『天使の翼』第8章(23)

 歌合戦は、トーナメント方式で行われる。
 年次感謝祭そのものは一週間続くが、歌合戦は、祭りの端を飾る二日間限りの催しだ。明日の夕刻には、決着がついていなくてはならない。出場希望者は相当多いようで、一回でもしくじれば、それで終わりだ。組み合わせ表が壇上に表示された途端、会場にざわめきが起きたけれど、実際には、相手の力量なんてさっぱり分からない……分かっているのは、表の上から順に対戦していくということ。そして、わたし達、シャンタルとチャールズは、三十余組の上から三番目に位置しているということだ。

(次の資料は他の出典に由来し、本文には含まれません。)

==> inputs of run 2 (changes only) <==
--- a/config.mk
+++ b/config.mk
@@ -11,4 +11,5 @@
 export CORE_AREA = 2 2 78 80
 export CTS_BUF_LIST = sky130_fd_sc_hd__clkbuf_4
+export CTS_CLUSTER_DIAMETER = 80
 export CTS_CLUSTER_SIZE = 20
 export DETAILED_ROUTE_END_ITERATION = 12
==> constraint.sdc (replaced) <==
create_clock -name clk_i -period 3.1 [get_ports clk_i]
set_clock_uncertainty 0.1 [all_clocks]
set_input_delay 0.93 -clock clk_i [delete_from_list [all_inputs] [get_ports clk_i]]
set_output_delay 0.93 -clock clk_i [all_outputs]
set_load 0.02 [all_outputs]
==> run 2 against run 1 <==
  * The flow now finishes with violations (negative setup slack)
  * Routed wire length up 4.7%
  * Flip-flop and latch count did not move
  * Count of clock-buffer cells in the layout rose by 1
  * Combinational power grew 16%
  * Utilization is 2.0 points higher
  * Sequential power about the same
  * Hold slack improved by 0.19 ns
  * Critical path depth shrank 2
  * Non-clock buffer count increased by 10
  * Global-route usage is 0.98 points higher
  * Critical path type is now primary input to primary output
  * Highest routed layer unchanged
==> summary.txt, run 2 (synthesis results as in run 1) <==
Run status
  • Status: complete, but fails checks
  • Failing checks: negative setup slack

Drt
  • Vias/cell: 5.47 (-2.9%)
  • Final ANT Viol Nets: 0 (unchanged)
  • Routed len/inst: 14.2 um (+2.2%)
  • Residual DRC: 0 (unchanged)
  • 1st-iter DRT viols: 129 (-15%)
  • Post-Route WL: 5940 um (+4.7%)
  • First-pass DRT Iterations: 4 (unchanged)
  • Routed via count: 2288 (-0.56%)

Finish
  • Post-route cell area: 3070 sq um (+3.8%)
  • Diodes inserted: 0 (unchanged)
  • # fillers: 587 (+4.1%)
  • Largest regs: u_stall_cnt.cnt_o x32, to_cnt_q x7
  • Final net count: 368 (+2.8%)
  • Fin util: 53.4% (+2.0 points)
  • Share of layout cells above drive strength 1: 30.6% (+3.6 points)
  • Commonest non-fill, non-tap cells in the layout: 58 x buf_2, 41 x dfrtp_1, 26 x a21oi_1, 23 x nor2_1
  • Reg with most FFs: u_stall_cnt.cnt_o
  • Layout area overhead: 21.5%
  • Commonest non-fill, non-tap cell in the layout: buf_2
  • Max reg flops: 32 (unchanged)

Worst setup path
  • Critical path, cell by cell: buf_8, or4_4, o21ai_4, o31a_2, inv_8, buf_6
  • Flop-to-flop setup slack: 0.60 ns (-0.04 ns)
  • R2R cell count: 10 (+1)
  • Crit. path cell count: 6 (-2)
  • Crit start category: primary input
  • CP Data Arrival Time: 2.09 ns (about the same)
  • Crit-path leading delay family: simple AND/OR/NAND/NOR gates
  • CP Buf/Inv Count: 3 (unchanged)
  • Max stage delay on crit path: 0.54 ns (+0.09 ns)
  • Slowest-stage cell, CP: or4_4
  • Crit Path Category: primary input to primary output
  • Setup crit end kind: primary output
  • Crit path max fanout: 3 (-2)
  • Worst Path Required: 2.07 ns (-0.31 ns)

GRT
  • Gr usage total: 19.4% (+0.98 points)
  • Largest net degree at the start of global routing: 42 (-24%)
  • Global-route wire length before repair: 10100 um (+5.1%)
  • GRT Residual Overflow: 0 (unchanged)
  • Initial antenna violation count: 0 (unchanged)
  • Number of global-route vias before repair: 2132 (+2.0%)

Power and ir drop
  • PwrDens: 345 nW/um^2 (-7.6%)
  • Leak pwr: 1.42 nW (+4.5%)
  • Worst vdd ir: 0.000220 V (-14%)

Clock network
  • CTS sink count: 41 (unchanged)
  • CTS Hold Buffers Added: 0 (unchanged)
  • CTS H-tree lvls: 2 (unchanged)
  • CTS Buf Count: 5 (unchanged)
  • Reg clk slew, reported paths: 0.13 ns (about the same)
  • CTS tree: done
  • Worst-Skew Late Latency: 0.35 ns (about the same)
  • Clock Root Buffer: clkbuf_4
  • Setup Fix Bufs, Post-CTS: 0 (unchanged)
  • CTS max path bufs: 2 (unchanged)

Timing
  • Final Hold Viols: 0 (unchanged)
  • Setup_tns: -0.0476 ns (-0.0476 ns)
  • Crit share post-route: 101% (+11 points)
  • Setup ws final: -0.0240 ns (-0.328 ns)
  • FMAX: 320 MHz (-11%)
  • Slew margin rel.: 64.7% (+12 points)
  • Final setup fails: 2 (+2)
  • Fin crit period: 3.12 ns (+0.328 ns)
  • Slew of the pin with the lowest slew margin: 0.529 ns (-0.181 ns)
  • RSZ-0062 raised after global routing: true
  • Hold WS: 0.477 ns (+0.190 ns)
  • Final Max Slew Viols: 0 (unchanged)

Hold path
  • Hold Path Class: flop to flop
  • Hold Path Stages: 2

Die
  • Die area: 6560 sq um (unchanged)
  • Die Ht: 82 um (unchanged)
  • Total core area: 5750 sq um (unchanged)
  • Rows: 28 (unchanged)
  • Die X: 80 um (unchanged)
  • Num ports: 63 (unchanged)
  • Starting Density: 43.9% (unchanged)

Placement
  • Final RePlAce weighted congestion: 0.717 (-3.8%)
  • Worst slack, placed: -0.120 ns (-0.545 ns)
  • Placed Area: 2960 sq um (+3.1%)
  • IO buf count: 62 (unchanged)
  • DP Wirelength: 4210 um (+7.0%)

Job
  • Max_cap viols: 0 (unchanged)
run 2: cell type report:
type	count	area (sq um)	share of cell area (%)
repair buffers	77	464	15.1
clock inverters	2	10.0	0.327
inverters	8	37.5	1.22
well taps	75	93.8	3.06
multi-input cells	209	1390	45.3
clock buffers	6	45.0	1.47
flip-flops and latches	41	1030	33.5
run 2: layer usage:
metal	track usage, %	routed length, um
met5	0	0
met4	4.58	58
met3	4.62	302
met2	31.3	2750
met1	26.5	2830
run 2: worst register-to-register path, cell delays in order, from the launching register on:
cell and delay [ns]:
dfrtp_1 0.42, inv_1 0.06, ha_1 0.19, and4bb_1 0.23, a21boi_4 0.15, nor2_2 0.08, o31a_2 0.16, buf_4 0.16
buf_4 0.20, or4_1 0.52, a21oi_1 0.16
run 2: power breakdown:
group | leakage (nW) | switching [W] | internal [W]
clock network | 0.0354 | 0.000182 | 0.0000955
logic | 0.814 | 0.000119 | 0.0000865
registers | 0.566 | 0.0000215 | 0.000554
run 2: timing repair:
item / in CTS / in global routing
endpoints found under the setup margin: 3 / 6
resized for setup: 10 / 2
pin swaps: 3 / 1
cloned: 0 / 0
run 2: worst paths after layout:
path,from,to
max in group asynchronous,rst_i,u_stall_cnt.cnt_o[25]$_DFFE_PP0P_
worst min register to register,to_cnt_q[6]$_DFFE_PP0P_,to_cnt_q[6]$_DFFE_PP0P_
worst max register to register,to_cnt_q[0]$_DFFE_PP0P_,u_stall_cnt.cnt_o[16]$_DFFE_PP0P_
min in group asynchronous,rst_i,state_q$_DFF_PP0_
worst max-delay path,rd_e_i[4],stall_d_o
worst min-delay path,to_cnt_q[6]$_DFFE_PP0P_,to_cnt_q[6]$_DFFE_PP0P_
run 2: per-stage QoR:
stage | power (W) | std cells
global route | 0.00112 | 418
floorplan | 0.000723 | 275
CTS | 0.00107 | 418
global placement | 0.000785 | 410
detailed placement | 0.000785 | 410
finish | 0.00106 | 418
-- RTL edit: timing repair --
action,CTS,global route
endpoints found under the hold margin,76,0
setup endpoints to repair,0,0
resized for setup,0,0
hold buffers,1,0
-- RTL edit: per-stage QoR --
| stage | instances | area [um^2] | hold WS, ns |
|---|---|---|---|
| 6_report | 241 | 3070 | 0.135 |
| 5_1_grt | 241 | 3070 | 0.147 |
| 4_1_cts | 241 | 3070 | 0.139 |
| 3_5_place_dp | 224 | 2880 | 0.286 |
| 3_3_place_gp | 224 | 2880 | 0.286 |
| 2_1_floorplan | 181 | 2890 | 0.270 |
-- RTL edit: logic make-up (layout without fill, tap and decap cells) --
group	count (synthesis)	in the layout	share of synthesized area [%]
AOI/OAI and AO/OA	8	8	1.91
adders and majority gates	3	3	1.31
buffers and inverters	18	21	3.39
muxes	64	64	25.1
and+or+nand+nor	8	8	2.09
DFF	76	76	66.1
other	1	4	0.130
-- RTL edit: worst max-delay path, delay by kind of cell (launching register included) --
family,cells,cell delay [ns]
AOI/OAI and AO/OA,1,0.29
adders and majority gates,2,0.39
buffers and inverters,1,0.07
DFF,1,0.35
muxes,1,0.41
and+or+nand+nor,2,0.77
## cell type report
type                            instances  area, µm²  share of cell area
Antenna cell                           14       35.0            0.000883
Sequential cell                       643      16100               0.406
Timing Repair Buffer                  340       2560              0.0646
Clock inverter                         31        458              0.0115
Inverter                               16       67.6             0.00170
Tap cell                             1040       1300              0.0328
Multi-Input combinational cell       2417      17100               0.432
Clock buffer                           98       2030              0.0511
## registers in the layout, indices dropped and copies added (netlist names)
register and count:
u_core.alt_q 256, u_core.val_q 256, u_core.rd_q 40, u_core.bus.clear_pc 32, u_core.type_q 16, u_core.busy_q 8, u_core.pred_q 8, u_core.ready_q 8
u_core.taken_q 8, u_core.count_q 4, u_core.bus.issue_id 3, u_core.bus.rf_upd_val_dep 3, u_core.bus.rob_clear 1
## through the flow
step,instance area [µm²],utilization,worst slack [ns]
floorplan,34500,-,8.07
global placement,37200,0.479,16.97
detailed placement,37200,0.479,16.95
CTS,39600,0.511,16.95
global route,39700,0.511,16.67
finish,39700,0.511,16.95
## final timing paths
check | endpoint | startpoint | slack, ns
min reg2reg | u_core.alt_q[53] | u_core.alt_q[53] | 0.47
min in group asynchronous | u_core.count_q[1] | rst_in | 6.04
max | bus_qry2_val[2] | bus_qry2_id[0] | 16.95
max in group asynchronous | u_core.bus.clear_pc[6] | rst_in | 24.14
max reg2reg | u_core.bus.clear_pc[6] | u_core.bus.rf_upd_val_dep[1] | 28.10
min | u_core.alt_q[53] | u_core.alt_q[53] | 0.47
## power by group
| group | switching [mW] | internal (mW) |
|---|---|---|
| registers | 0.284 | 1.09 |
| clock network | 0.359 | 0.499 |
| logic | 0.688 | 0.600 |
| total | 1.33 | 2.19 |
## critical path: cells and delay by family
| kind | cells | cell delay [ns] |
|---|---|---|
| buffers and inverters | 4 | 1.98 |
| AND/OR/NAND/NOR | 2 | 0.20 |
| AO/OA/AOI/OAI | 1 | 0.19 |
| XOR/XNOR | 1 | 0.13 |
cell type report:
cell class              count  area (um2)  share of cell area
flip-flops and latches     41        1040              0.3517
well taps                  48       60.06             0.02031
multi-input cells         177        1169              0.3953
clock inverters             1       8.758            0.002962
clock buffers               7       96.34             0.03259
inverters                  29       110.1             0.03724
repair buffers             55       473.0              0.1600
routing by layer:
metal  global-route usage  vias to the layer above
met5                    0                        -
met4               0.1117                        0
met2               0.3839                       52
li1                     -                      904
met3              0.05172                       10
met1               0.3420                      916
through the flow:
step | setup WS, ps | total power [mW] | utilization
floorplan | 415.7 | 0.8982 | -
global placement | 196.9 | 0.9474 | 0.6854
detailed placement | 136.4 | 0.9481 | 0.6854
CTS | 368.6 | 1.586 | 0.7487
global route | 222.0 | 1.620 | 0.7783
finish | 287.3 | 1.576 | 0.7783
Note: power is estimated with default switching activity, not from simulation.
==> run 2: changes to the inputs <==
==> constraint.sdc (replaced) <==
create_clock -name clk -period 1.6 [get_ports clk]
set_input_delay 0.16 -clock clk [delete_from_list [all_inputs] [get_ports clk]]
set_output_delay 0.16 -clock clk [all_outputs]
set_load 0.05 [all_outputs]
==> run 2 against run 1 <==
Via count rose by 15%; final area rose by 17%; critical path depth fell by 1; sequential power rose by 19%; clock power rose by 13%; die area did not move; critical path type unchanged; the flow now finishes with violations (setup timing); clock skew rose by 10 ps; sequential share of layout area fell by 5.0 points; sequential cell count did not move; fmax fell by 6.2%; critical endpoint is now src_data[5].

 早い順番、と言わざるをえない。吉と出るのか、凶と出るのか……わたしは、あれこれ思い煩わずに済む分、良しと考えることにした。
 あっという間に――わたしには、そしてたぶんシャルルにも、思えた――二組が終わった。
 分かったことが、二つある。
 一つは、歌い手は、歌は好きだが決してうまいとは言えない人――もちろん、歌は、人類共通の喜びだから、うまい下手は本来関係ないのだけれど――、うまいけれど、プロではない人、そして、吟遊詩人や町の音楽家といったプロ、その三つにはっきりと分かれる。

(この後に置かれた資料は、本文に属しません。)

--- config.mk ---
export PLATFORM = sky130hd
export DESIGN_NAME = axi_lite_bram_responder_flat
export DESIGN_NICKNAME = d
export VERILOG_FILES = /design/src/rtl/axi_lite_bram_responder_pkg.sv /design/src/rtl/axi_lite_bram_responder_if.sv /design/src/rtl/axi_lite_bram_responder_arbiter.sv /design/src/rtl/axi_lite_bram_responder.sv /design/src/flat_wrapper.sv
export SDC_FILE = /design/constraint.sdc
export NUM_CORES = 1
export LEC_CHECK = 0
export ABC_AREA = 1
export CORE_MARGIN = 5
export CORE_UTILIZATION = 40
export DETAILED_ROUTE_END_ITERATION = 10
export PLACE_DENSITY = 0.77
export SLEW_MARGIN = 20
export SYNTH_ARGS = -nofsm -noshare
export SYNTH_HDL_FRONTEND = slang
export SYNTH_HIERARCHICAL = 1
export SYNTH_SLANG_ARGS = --single-unit
--- constraint.sdc ---
create_clock -name clk -period 2.1 [get_ports clk]
set_clock_uncertainty 0.1 [all_clocks]
set_input_delay 0.42 -clock clk [delete_from_list [all_inputs] [get_ports clk]]
set_output_delay 0.42 -clock clk [all_outputs]
set_load 0.03 [all_outputs]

 二つには、一組目にいきなり吟遊詩人が登場したけれども、スカルラッティの表情に特別な変化は見られなかった――わたしには男好きのする女性に見えたのだけど……スカルラッティの関心を示す吟遊詩人には、特定の条件があるのだろうか……
 ちなみに、肝心のことを言い忘れていたけれど、勝敗は、会場の反応と、スカルラッティを含めた壇上の審査員の多数決で、その場で決まる。会場の持ち点は、全体の三割だ……うまいだけでは勝ち残れない、と言う事。ただ、幸いなことに、圧倒的に有利と思われる地元ウラールの歌い手は、ほとんど次に行われるキリヤック俗謡の部に回ってくれたようだ……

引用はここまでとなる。